Así fue el carrete de los jugadores del Bulla en Temuco

Siete chunchos se mandaron un mambo de aquellos en una disco. El piño fue capitaneado por Charles Aránguiz, que "manguereó" a lo Chino Ríos y ofreció combos con botellón en mano.


Desde que el Chino Ríos mostró el camino pa’ ser el nùmero uno, más de algún crack quiso imitarlo y se fue por la mojada línea amarilla.

El último fue Charles Aránguiz, al que pa’ demostrar que no se le aconchan los orines y no le tiene miedo a nada, regaló junto a sus compipas del Bulla un show pa’l “top guan”.

Tan perfecta salió la performance tras la mocha ante Deportes Temuco en el Germán Becker, que terminó brindándole la última palada al cajón de Darío Franco, que les dio permiso esa madrugada del domingo 30 de junio pa’ relajarse tras la pichanga amistosa que habían empatado con el team del Matador Salas.

Todo pasó tras la pichanga, cuando el ahora finao deté se rajó con el chipe libre, el “Príncipe” cambió el relajante muscular por un botellón de whiskacho.

El vacilón fue en la disco del hotel Dreams donde, mientras Franco se jugaba unas fichitas en las tragamonedas del casino hasta cerca de las 3 de la matina, los jugadores hacían el manso show.

En el piño donde ya se ha sapeado a Aránguiz, Isaac Díaz, Gustavo Lorenzetti, Ezequiel Videla, Paulo Garcés y los juveniles Bernardo Cerezo y Juan Ignacio Duma, la cosa fue puro relajo en el segundo nivel de la disco. “Había jugadores con ropa de calle y otros con buzo de la ‘U’. Lorenzetti, Ramón Fernández, Aránguiz y Garcés andaban con ropa de calle, mientras que Videla y Cerezo andaban con el uniforme del equipo”, señaló a los ciberñoños de Laterecera.com Cristián Núñez, parroquiano que estuvo esa noche en la disco.

Allí, los peloteros llegaron a eso de las 3 de la matina, vacilaron con un manso piño de lolitas y se mosquearon cuando la “pipol” quiso tomarles fotitos con sus celulíticos.

“El más caliente era Charles Aránguiz que, con una botella en la mano, salió y ofreció combos a los que le tomaban fotos, tanto que hasta tuvieron que llegar los guardias a separar. Además, era el que estaba más curado, junto con Paulo Garcés”, tiró a La Cuarta otro testigo que pidió dejar piola su identidad.

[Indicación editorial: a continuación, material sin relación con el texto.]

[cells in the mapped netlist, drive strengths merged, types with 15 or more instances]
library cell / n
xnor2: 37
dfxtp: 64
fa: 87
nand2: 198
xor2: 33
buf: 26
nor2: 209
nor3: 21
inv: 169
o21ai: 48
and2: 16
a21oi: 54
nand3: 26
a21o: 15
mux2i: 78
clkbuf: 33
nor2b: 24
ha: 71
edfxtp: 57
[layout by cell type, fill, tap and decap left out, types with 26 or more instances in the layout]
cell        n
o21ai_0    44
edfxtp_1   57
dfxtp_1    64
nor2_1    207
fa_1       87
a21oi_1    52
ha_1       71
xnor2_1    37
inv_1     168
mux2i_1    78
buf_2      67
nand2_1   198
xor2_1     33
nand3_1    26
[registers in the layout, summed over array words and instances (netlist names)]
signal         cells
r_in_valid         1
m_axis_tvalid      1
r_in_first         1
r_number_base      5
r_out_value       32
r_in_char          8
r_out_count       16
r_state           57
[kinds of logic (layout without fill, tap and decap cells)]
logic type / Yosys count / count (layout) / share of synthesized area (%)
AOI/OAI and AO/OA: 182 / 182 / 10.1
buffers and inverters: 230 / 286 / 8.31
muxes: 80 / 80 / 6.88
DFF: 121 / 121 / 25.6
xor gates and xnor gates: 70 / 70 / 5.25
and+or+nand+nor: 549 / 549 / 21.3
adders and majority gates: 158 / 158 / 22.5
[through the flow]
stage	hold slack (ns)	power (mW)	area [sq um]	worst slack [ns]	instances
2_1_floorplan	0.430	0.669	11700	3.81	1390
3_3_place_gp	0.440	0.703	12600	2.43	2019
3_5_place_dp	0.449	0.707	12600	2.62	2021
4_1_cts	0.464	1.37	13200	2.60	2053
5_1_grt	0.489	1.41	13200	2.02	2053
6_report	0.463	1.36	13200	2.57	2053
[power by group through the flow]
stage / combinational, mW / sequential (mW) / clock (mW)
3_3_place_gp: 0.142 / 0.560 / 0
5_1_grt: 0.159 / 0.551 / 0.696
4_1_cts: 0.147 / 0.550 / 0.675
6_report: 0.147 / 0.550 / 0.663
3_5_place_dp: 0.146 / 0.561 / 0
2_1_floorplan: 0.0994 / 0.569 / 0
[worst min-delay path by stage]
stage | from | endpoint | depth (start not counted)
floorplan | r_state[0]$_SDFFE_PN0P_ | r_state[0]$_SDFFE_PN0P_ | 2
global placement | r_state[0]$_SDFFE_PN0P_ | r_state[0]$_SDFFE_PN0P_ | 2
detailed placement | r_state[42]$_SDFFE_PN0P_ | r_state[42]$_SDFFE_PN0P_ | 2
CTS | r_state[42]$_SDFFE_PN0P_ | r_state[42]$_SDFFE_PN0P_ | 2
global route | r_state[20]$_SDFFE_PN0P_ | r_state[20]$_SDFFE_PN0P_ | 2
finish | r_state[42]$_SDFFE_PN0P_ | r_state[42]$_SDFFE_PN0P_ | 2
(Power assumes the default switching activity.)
--- config.mk ---
export PLATFORM = sky130hd
export DESIGN_NAME = fdly_mul
export DESIGN_NICKNAME = d
export VERILOG_FILES = /design/src/design/fdly_pkg.sv /design/src/design/fdly_mul.sv
export SDC_FILE = /design/constraint.sdc
export NUM_CORES = 1
export LEC_CHECK = 0
export BUFFER_PORTS_ARGS = -buffer_cell sky130_fd_sc_hd__buf_2
export CAP_MARGIN = 20
export CORE_MARGIN = 2
export CORE_UTILIZATION = 37
export DETAILED_ROUTE_END_ITERATION = 12
export SYNTH_ARGS = -nofsm -noshare
export SYNTH_HDL_FRONTEND = slang
export SYNTH_SLANG_ARGS = --single-unit
--- constraint.sdc ---
create_clock -name clk_i -period 14.3 [get_ports clk_i]
set_input_delay 1.43 -clock clk_i [delete_from_list [all_inputs] [get_ports clk_i]]
set_output_delay 1.43 -clock clk_i [all_outputs]
set_load 0.02 [all_outputs]
File: config.mk
export PLATFORM = sky130hd
export DESIGN_NAME = lz77_rle_block_decompressor_core
export DESIGN_NICKNAME = d
export VERILOG_FILES = /design/src/hw/rtl/lzrle_pkg.sv /design/src/hw/rtl/lzrle_ram.sv /design/src/hw/rtl/lz77_rle_block_decompressor_core.sv
export SDC_FILE = /design/constraint.sdc
export NUM_CORES = 2
export LEC_CHECK = 0
export BUFFER_PORTS_ARGS = -buffer_cell sky130_fd_sc_hd__buf_4
export CAP_MARGIN = 15
export CORE_ASPECT_RATIO = 0.8
export CORE_MARGIN = 10
export CORE_UTILIZATION = 55
export DETAILED_ROUTE_END_ITERATION = 8
export PLACE_DENSITY = 0.82
export SLEW_MARGIN = 0
export SYNTH_ARGS = -nofsm -noshare
export SYNTH_HDL_FRONTEND = slang
export SYNTH_SLANG_ARGS = --single-unit
File: constraint.sdc
create_clock -name clk -period 10.85 [get_ports clk]
set_clock_uncertainty 0.1 [all_clocks]
set_input_delay 1.085 -clock clk [delete_from_list [all_inputs] [get_ports clk]]
set_output_delay 1.085 -clock clk [all_outputs]
set_load 0.01 [all_outputs]
File: src/hw/rtl/lzrle_pkg.sv
// ----------------------------------------------------------------------------
// LZ77/RLE block decompressor package
// Shared types and constants: the block parser phases, the result status
// codes and the header layout.
// ----------------------------------------------------------------------------
package lzrle_pkg;

  // Default history depth in bytes.
  localparam int WINDOW_DEPTH_DEF = 256;

  // Header byte layout.
  localparam int LIT_FIELD_W  = 3;
  localparam int COPY_BIT     = 3;
  localparam int RUN_FIELD_LO = 4;
  localparam int RUN_FIELD_W  = 4;

  // A copy moves two bytes more than its run count says.
  localparam logic [8:0] COPY_RUN_BIAS = 9'd2;

  // Result status codes.
  localparam logic [1:0] ST_OK       = 2'd0;
  localparam logic [1:0] ST_BAD_DIST = 2'd1;
  localparam logic [1:0] ST_REFUSED  = 2'd2;

  // Block parser phase.
  typedef enum logic [2:0] {
    PH_HEADER,
    PH_LITCOUNT,
    PH_RUNCOUNT,
    PH_LITERALS,
    PH_DISTANCE,
    PH_RUN
  } phase_t;

endpackage

File: src/hw/rtl/lzrle_ram.sv
// ----------------------------------------------------------------------------
// Generic simple dual-port RAM
// One write port and one read port, registered read data. A read of the
// address written in the same cycle returns the old contents.
// ----------------------------------------------------------------------------
module lzrle_ram #(
  parameter int WIDTH = 8,
  parameter int DEPTH = 256
) (
  input  logic                     clk,
  input  logic                     we,
  input  logic [$clog2(DEPTH)-1:0] waddr,
  input  logic [WIDTH-1:0]         wdata,
  input  logic                     re,
  input  logic [$clog2(DEPTH)-1:0] raddr,
  output logic [WIDTH-1:0]         rdata
);

  logic [WIDTH-1:0] mem [DEPTH];

  // Write port.
  always_ff @(posedge clk) begin
    if (we) begin
      mem[waddr] <= wdata;
    end
  end

  // Registered read port; the data holds while no read is issued.
  always_ff @(posedge clk) begin
    if (re) begin
      rdata <= mem[raddr];
    end
  end

endmodule

File: src/hw/rtl/lz77_rle_block_decompressor_core.sv
// ----------------------------------------------------------------------------
// LZ77/RLE block decompressor core
// Parses a byte-oriented block stream (header, counts, literals, then a
// back-reference copy or a zero run) and produces decompressed bytes.
// ----------------------------------------------------------------------------
// Usage:
//   The input stream carries one word per compressed byte (in_tuser = 0) or
//   per pull tick (in_tuser = 1). Literal bytes come out as they arrive;
//   each pull tick during a run or copy returns one run byte. Header, count
//   and distance bytes, and pull ticks with no run pending, give no output.
//   The output stream carries the byte, its status and tlast, which marks
//   the final byte of the block that reaches output_size.
//   cfg_data writes output_size; write it only while the block is idle.
//   A result word is registered in stage 2 and then in the output register
//   before its output handshake. Throughput: one input word per cycle while
//   the receiver does not stall, set by the single history read port, with
//   the byte written in the previous cycle forwarded around the RAM.
//   Reset clears the parser and the byte counter; the history RAM is not
//   cleared, since a valid copy only reads bytes already written.
//   When the receiver stalls, one result waits in the output register and
//   one more in the stage behind it; after that in_tready drops.
// ----------------------------------------------------------------------------
module lz77_rle_block_decompressor_core
  import lzrle_pkg::*;
#(
  parameter int WINDOW_DEPTH = WINDOW_DEPTH_DEF
) (
  input  logic        clk,
  input  logic        rst_n,
  // Configuration: output_size.
  input  logic        cfg_valid,
  output logic        cfg_ready,
  input  logic [31:0] cfg_data,
  // Input stream.
  input  logic        in_tvalid,
  output logic        in_tready,
  input  logic [7:0]  in_tdata,   // [7:0] data_byte
  input  logic        in_tuser,   // [0] mode
  // Output stream.
  output logic        out_tvalid,
  input  logic        out_tready,
  output logic [7:0]  out_tdata,  // [7:0] out_byte
  output logic [1:0]  out_tuser,  // [1:0] status
  output logic        out_tlast   // last
);

  localparam int AW = $clog2(WINDOW_DEPTH);
  localparam logic [AW-1:0] POS_LAST = AW'(WINDOW_DEPTH - 1);
  localparam logic [AW-1:0] POS_SPAN = AW'(WINDOW_DEPTH);

  // Phase after the counts are known.
  function automatic phase_t count_phase(input logic [7:0] lits, input logic copy,
                                         input logic [8:0] run);
    phase_t ph;
    if (lits != 8'd0) begin
      ph = PH_LITERALS;
    end else if (copy) begin
      ph = PH_DISTANCE;
    end else if (run != 9'd0) begin
      ph = PH_RUN;
    end else begin
      ph = PH_HEADER;
    end
    return ph;
  endfunction

  // Parser state.
  phase_t      phase_r, phase_nxt;
  logic        copy_r, copy_nxt;
  logic [3:0]  runf_r, runf_nxt;
  logic [7:0]  lits_r, lits_nxt;
  logic [8:0]  run_r, run_nxt;
  logic [7:0]  dist_r, dist_nxt;
  logic [31:0] bw_r, bw_nxt;
  logic [AW-1:0] wr_pos_r, wr_pos_nxt;
  logic [31:0] output_size_r;

  // Stage 2: waits for the registered history read.
  logic          s2_valid_r;
  logic [7:0]    s2_byte_r;
  logic [1:0]    s2_status_r;
  logic          s2_last_r;
  logic          s2_from_ram_r;
  logic          s2_fwd_r;
  logic          s2_wr_r;
  logic [AW-1:0] s2_addr_r;
  logic [7:0]    last_byte_r;

  // Output register.
  logic       out_valid_r;
  logic [7:0] out_byte_r;
  logic [1:0] out_status_r;
  logic       out_last_r;

  // Accept-side signals.
  logic          acc;
  logic          s2_adv;
  logic          done;
  logic          emit;
  logic [31:0]   bw_inc;
  logic [AW-1:0] rd_addr;
  logic          res_valid;
  logic [7:0]    res_byte;
  logic [1:0]    res_status;
  logic          res_last;
  logic          res_from_ram;
  logic          res_wr;
  logic          res_fwd;
  logic          bad_dist;
  logic          run_ends;
  logic          lit_ends;
  logic [7:0]    s2_value;
  logic [7:0]    ram_rdata;
  logic          ram_we;

  // Handshakes.
  assign cfg_ready = 1'b1;
  assign s2_adv    = !out_valid_r || out_tready;
  assign in_tready = !s2_valid_r || s2_adv;
  assign acc       = in_tvalid && in_tready;

  // Shared helpers for the accept decision.
  assign done     = (phase_r == PH_HEADER) && (bw_r >= output_size_r);
  assign bw_inc   = (bw_r == 32'hFFFF_FFFF) ? bw_r : bw_r + 32'd1;
  assign rd_addr  = (wr_pos_r >= AW'(dist_r)) ? wr_pos_r - AW'(dist_r)
                                              : wr_pos_r + POS_SPAN - AW'(dist_r);
  assign bad_dist = (dist_r == 8'd0) || ({24'd0, dist_r} > bw_r);
  assign run_ends = (run_r == 9'd1);
  assign lit_ends = (lits_r == 8'd1) && !copy_r && (run_r == 9'd0);

  // Counters and the result of the accepted word.
  always_comb begin
    copy_nxt     = copy_r;
    runf_nxt     = runf_r;
    lits_nxt     = lits_r;
    run_nxt      = run_r;
    dist_nxt     = dist_r;
    emit         = 1'b0;
    res_valid    = 1'b0;
    res_byte     = 8'd0;
    res_status   = ST_OK;
    res_last     = 1'b0;
    res_from_ram = 1'b0;
    if (acc) begin
      if (in_tuser) begin
        // Pull tick: one run or copy byte.
        if (phase_r == PH_RUN) begin
          run_nxt      = run_r - 9'd1;
          emit         = 1'b1;
          res_valid    = 1'b1;
          res_status   = (copy_r && bad_dist) ? ST_BAD_DIST : ST_OK;
          res_from_ram = copy_r && !bad_dist;
          res_last     = run_ends && (bw_inc >= output_size_r);
        end
      end else if (done || phase_r == PH_RUN) begin
        // Byte mid-run or after the end of the job.
        res_valid  = 1'b1;
        res_status = ST_REFUSED;
      end else begin
        unique case (phase_r)
          PH_HEADER: begin
            copy_nxt = in_tdata[COPY_BIT];
            runf_nxt = in_tdata[RUN_FIELD_LO +: RUN_FIELD_W];
            lits_nxt = {5'd0, in_tdata[LIT_FIELD_W-1:0]} - 8'd1;
            if (in_tdata[LIT_FIELD_W-1:0] != 3'd0 && runf_nxt != 4'd0) begin
              run_nxt = {5'd0, runf_nxt} + (copy_nxt ? COPY_RUN_BIAS : 9'd0);
            end
          end
          PH_LITCOUNT: begin
            lits_nxt = in_tdata - 8'd1;
            if (runf_r != 4'd0) begin
              run_nxt = {5'd0, runf_r} + (copy_r ? COPY_RUN_BIAS : 9'd0);
            end
          end
          PH_RUNCOUNT: begin
            run_nxt = {1'b0, in_tdata} + (copy_r ? COPY_RUN_BIAS : 9'd0);
          end
          PH_LITERALS: begin
            lits_nxt  = lits_r - 8'd1;
            emit      = 1'b1;
            res_valid = 1'b1;
            res_byte  = in_tdata;
            res_last  = lit_ends && (bw_inc >= output_size_r);
          end
          PH_DISTANCE: begin
            dist_nxt = in_tdata;
          end
          default: begin
          end
        endcase
      end
    end
    bw_nxt     = emit ? bw_inc : bw_r;
    wr_pos_nxt = emit ? ((wr_pos_r == POS_LAST) ? '0 : wr_pos_r + AW'(1)) : wr_pos_r;
    res_wr     = emit;
    res_fwd    = s2_valid_r && s2_wr_r && (rd_addr == s2_addr_r);
  end

  // Parser next phase.
  always_comb begin
    phase_nxt = phase_r;
    if (acc) begin
      if (in_tuser) begin
        if (phase_r == PH_RUN && run_ends) begin
          phase_nxt = PH_HEADER;
        end
      end else if (!(done || phase_r == PH_RUN)) begin
        unique case (phase_r)
          PH_HEADER: begin
            if (in_tdata[LIT_FIELD_W-1:0] == 3'd0) begin
              phase_nxt = PH_LITCOUNT;
            end else if (runf_nxt == 4'd0) begin
              phase_nxt = PH_RUNCOUNT;
            end else begin
              phase_nxt = count_phase(lits_nxt, copy_nxt, run_nxt);
            end
          end
          PH_LITCOUNT: begin
            if (runf_r == 4'd0) begin
              phase_nxt = PH_RUNCOUNT;
            end else begin
              phase_nxt = count_phase(lits_nxt, copy_r, run_nxt);
            end
          end
          PH_RUNCOUNT: begin
            phase_nxt = count_phase(lits_r, copy_r, run_nxt);
          end
          PH_LITERALS: begin
            if (lits_nxt == 8'd0) begin
              phase_nxt = count_phase(8'd0, copy_r, run_r);
            end
          end
          PH_DISTANCE: begin
            phase_nxt = PH_RUN;
          end
          default: begin
            phase_nxt = PH_HEADER;
          end
        endcase
      end
    end
  end

  // Parser and control registers.
  always_ff @(posedge clk) begin
    if (!rst_n) begin
      phase_r       <= PH_HEADER;
      copy_r        <= 1'b0;
      runf_r        <= 4'd0;
      lits_r        <= 8'd0;
      run_r         <= 9'd0;
      dist_r        <= 8'd0;
      bw_r          <= 32'd0;
      wr_pos_r      <= '0;
      output_size_r <= 32'd0;
      s2_valid_r    <= 1'b0;
      out_valid_r   <= 1'b0;
    end else begin
      phase_r  <= phase_nxt;
      copy_r   <= copy_nxt;
      runf_r   <= runf_nxt;
      lits_r   <= lits_nxt;
      run_r    <= run_nxt;
      dist_r   <= dist_nxt;
      bw_r     <= bw_nxt;
      wr_pos_r <= wr_pos_nxt;
      if (cfg_valid && cfg_ready) begin
        output_size_r <= cfg_data;
      end
      if (in_tready) begin
        s2_valid_r <= acc && res_valid;
      end
      if (s2_adv) begin
        out_valid_r <= s2_valid_r;
      end
    end
  end

  // Stage 2 payload.
  always_ff @(posedge clk) begin
    if (acc) begin
      s2_byte_r     <= res_byte;
      s2_status_r   <= res_status;
      s2_last_r     <= res_last;
      s2_from_ram_r <= res_from_ram;
      s2_fwd_r      <= res_fwd;
      s2_wr_r       <= res_wr;
      s2_addr_r     <= wr_pos_r;
    end
  end

  // The byte a copy reads may be the one written in the previous cycle.
  assign s2_value = s2_from_ram_r ? (s2_fwd_r ? last_byte_r : ram_rdata) : s2_byte_r;
  assign ram_we   = s2_valid_r && s2_adv && s2_wr_r;

  // History write-back and the forwarding copy of the last byte written.
  always_ff @(posedge clk) begin
    if (ram_we) begin
      last_byte_r <= s2_value;
    end
  end

  // Output register payload.
  always_ff @(posedge clk) begin
    if (s2_adv && s2_valid_r) begin
      out_byte_r   <= s2_value;
      out_status_r <= s2_status_r;
      out_last_r   <= s2_last_r;
    end
  end

  // History window.
  lzrle_ram #(
    .WIDTH (8),
    .DEPTH (WINDOW_DEPTH)
  ) u_history (
    .clk   (clk),
    .we    (ram_we),
    .waddr (s2_addr_r),
    .wdata (s2_value),
    .re    (acc),
    .raddr (rd_addr),
    .rdata (ram_rdata)
  );

  assign out_tvalid = out_valid_r;
  assign out_tdata  = out_byte_r;
  assign out_tuser  = out_status_r;
  assign out_tlast  = out_last_r;

  // A run phase always has bytes left to give.
  assert property (@(posedge clk) disable iff (!rst_n)
    phase_r == PH_RUN |-> run_r != 9'd0)
    else $error("run phase with no bytes left");

  // A stalled stage-2 word is kept until the output register frees up.
  assert property (@(posedge clk) disable iff (!rst_n)
    s2_valid_r && !s2_adv |=> s2_valid_r && $stable(s2_status_r) && $stable(s2_addr_r))
    else $error("stage 2 word lost under stall");

  // A refused word is a zero byte and never ends the job.
  assert property (@(posedge clk) disable iff (!rst_n)
    out_valid_r && out_status_r == ST_REFUSED |-> !out_last_r && out_byte_r == 8'd0)
    else $error("refused word carries data or last");

  // The history write position stays inside the window.
  assert property (@(posedge clk) disable iff (!rst_n)
    wr_pos_r <= POS_LAST)
    else $error("history position outside window");

endmodule
-- Word level (Yosys, flattened, before mapping)
Memory sizes are Yosys's and may differ from the RTL's. A register that Yosys moved wholly into a read port is not among the register bits.
Cells that the tools add are included.
Widths: inputs -> output; s select.
- flip-flop bits (word level): 148
- memory bits (writable): 2048
- input port bits: 46
- logic and storage cells: 152
- memories kept: 1
- $add $sub $neg: 10
- magnitude comparators: 3
- eq/ne operators: 13
- mux-type cells: 59
- bitwise logic cells: 3
- reductions and logical operators: 41
- memory list (name ; words ; bits a word ; read ports ; clocked after memory_dff ; write ports ; line ; source):
    u_history.mem ; 256 ; 8 ; 1 ; 1 ; 1 ; lzrle_ram.sv:19 ; logic [WIDTH-1:0] mem [DEPTH];
- operator list (cell ; number):
    $ge 32x32->1 ; 2
    $mux 9 ; 6
    $mux 8 ; 6
    $mux 3 ; 15
    $add 32x1->32 const B ; 1
    $eq 32x32->1 const B ; 1
    $gt 8x32->1 ; 1
    $mux 32 ; 1
    $pmux 9 s3 ; 1
    $pmux 8 s3 ; 1
    $mux 1 ; 20
    $reduce_bool 9->1 ; 2
    $logic_not 8->1 ; 2
    $mux 4 ; 4
    $reduce_bool 8->1 ; 2
    $sub 8x1->8 const B ; 2
    $logic_and 1x1->1 ; 15
    $pmux 3 s5 ; 1
    $add 4x9->9 ; 1
    $add 8x2->9 ; 1
    $eq 9x1->1 const B ; 1
    $logic_not 9->1 ; 1
    $sub 9x1->9 const B ; 1
    $add 8x1->8 const B ; 1
    other kinds (23) ; 40

-- Depth between registers and ports, before layout
- word-level depth: 16
- depth in mapped cells: 20

-- By module
Synthesis repeated with hierarchy kept, for this count alone.
- cells, all modules: 4881
- area total of the unflattened synthesis: 89482.1 um2
- modules (own cells, without submodules) (module ; instances ; cells an instance ; area an instance (um2)):
    lzrle_ram ; 1 ; 3733 ; 79636.4
    lz77_rle_block_decompressor_core ; 1 ; 1148 ; 9845.7

-- Worst setup path before layout
OpenSTA, ideal clock, no wires.
- path type: register -> register
- from: reg s2_from_ram_r
- to: reg last_byte_r[5], data pin
- library setup time: 1589 ps
- arrival time: 7784 ps
- setup slack: 1377 ps
- stages on the path, launching flop included: 5
- path buffers: 2
- period minus slack after synthesis: 9473 ps
- cells stage by stage: edfxtp_1 -> clkbuf_1 -> clkbuf_1 -> nor2_1 -> a21oi_1
- cells in the longest elaborated chain, start to end: 1
- RTL lines (item ; line ; source):
    from (decl) ; lz77_rle_block_decompressor_core.sv:83 ; logic s2_from_ram_r;
    from (signal assigned) ; lz77_rle_block_decompressor_core.sv:285 ; s2_from_ram_r <= res_from_ram;
    $mux 8 ; lz77_rle_block_decompressor_core.sv:293 ; assign s2_value = s2_from_ram_r ? (s2_fwd_r ? last_byte_r : ram_rdata) : s2_byte_r;
    net s2_value[5] ; lz77_rle_block_decompressor_core.sv:112 ; logic [7:0] s2_value;
    to (signal assigned) ; lz77_rle_block_decompressor_core.sv:299 ; last_byte_r <= s2_value;
    to (decl) ; lz77_rle_block_decompressor_core.sv:87 ; logic [7:0] last_byte_r;
The timed path passes the listed nets, and every way through them passes these cells.
A chain may end at the register's enable or synchronous reset.

-- Final worst setup path
- from: reg wr_pos_r[0]
- to: reg u_history.rdata[7], read port of u_history.mem, data pin
- cells in the longest elaborated chain, start to end: 1
- RTL lines (item ; line ; source):
    from (decl) ; lz77_rle_block_decompressor_core.sv:75 ; logic [AW-1:0] wr_pos_r, wr_pos_nxt;
    from (signal assigned) ; lz77_rle_block_decompressor_core.sv:266 ; wr_pos_r <= wr_pos_nxt;
    $sub 8x8->8 ; lz77_rle_block_decompressor_core.sv:125, lz77_rle_block_decompressor_core.sv:126 ;
    to (decl) ; lzrle_ram.sv:16 ; output logic [WIDTH-1:0] rdata
No other way between the ends.

==> impl_results.md <==
- Register area share after synthesis: 73.2%
- Antenna violations before repair: 15
- Final hold viol count: 0
- Wirelength, routed: 235 mm
- Number of max-cap violations: 0
- Global route overflow: 0
- Layout overhead on the synthesized area: 10.1%
- Iter 0 DRT Violations: between 7,000 and 8,000
- Tot GR Track Use: 26.0%
- Final setup fails: 0
- Critical path fanouts, max: 137
- WS Path Type: flip-flop to flip-flop
- Clk slew on worst S/H paths: 70 ps
- Rows: between 100 and 150
- Worst Setup Start Kind: flip-flop
- Synth cell types: 74
- CTS buffer count: 193
- Largest net degree at the start of global routing: 251
- Yosys reg bits: 2,204
- Mapped Cells: 4,412
- Crit end category: flip-flop
- Slew headroom: around an eighth
- Ratio of cells with drive above 1 in the final layout: between 20% and 30%
- First-pass GRT wire length: 340 mm
- Die H: 380 µm
- Starting Density: 55.6%
- Die X: 470 µm
- Hold-fix buffers, CTS: 0
- Worst EP arrival: 6320 ps
- Vias in the first global route: 46,400
- Outcome: finished clean
- Synth Flop Type: edfxtp_1
- Latest clock arrival within the worst-skew pair: approximately 840 ps
- Fin Setup TNS: 0 ps
- Pre-Repair DR Iteration Count: 6
- VDD IR max: 157 µV
- Fin nets: 4,624
- Final ANT Viol Nets: 0
- Final Max Tran Viols: 0
- Tot Pwr: 16,700 µW
- Routed wire per std cell: ~35 µm
- Synth warn: 0
- Fin crit period: 5830 ps
- Htree depth: 4
- CTS Sinks: 2,204
- Clk root buf: clkbuf_16
- RSZ-0062 raised after global routing: false
- Clk buf depth: 3
- DRC: 0
- Mapped cell area: 0.0890 mm²
- Net Count, Synth: 4,553
- CTS tree: yes
- Dpl hpwl: about 130 mm
- Core ar.: 0.160 mm²
- Critical path required time: 11,330 ps
- Post-CTS Resized: 0
- Fin crit share: between 50% and 60%
- Routability congestion estimate: 0.875
- Pwr/cell area: 171 mW/mm²
- I/O Buffers: 58
- Setup Buffers After CTS: 0
- EDFF count, synth: 2,097
- Via count: 46,800
- Vias/cell: 6.91
- Die ar.: around 0.18 mm²
- Syn avg cell area: 20.2 µm²
- Hold crit path type: flip-flop to flip-flop
- Filler cells: 10,400
- Pleak: 0.0307 µW
- I/O pin cnt: 60
- F_max: roughly 0.17 GHz
- Asr flop ratio synth: 0%
- Worst Tran Pin Value: 1320 ps
==> metal layers <==
layer	share of wire [%]	vias up	GRT usage, %
met5	0.082	-	0
met4	4.9	24	10.9
met3	13	684	8.13
met2	47	3795	40.0
met1	35	24100	34.5
li1	-	18200	-
==> cells in the mapped netlist, types with 19 or more instances <==
| master | count | area, µm² |
|---|---|---|
| nor2b_1 | 28 | 175 |
| nand2_1 | 103 | 387 |
| inv_1 | 70 | 263 |
| clkbuf_1 | 144 | 541 |
| nor2_1 | 427 | 1600 |
| and2_1 | 19 | 119 |
| mux4_2 | 672 | 15100 |
| buf_2 | 60 | 300 |
| mux2i_1 | 61 | 611 |
| nand3_1 | 47 | 235 |
| xor2_1 | 35 | 307 |
| edfxtp_1 | 2097 | 63000 |
| ha_1 | 94 | 1180 |
| xnor2_1 | 53 | 464 |
| nor4_1 | 19 | 119 |
| nand4_1 | 30 | 188 |
| dfxtp_1 | 107 | 2140 |
| nor3_1 | 25 | 125 |
| buf_1 | 22 | 82.6 |
| a21oi_1 | 71 | 355 |
| o21ai_0 | 47 | 235 |
==> metrics by stage <==
step / area, µm² / setup slack (ps) / util [%] / hold WS, ps / instances
floorplan: 89000 / 1380 / - / 300 / 4412
global placement: 91800 / 5140 / 57.3 / 306 / 6412
detailed placement: 91800 / 5110 / 57.3 / 308 / 6412
CTS: 97900 / 5000 / 61.1 / 321 / 6767
global route: 97900 / 4870 / 61.2 / 328 / 6772
finish: 98000 / 5020 / 61.2 / 328 / 6776
==> registers in the layout, summed over array words and instances, names as in the netlist, 9 cells and up <==
signal,flops
output_size_r,32
u_history.mem,2048
bw_r,32
run_r,9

Pa’ ser justos, no todos estaban jugosos, pues otros como Gustavo Lorenzetti se comportaron como caballeros. Hay que decirlo.

Claro que el carrete estaba tan bueno que, cuando el reloj marcaba las 5, en el disco bajaron el telón y los peloteros optaron por seguir la rumba en las piezas.

“Subieron a varias de las chiquillas que conocieron en la disco a sus piezas. A esas alturas había varios que estaban bien pasaditos con los copetes. Incluso a Aránguiz las cámaras de seguridad lo tomaron orinando en un pasillo”, descaseteó otro testigo de la jugada del Príncipe.

En las cámaras de seguridad del hotel se vería a Charles echando la corta de adentro hacia afuera del ascensor, según el testigo que trabaja en el hotel y que, por temor a un chorro, prefirió guardar su identidad.

Ante el atado, fue la propia administración del hotel que puso un reclamo ante Azul Azul por la mansaca, en una pelotera que terminó por agotar la paciencia de los dirigentes, que apuraron la PLR a Franco.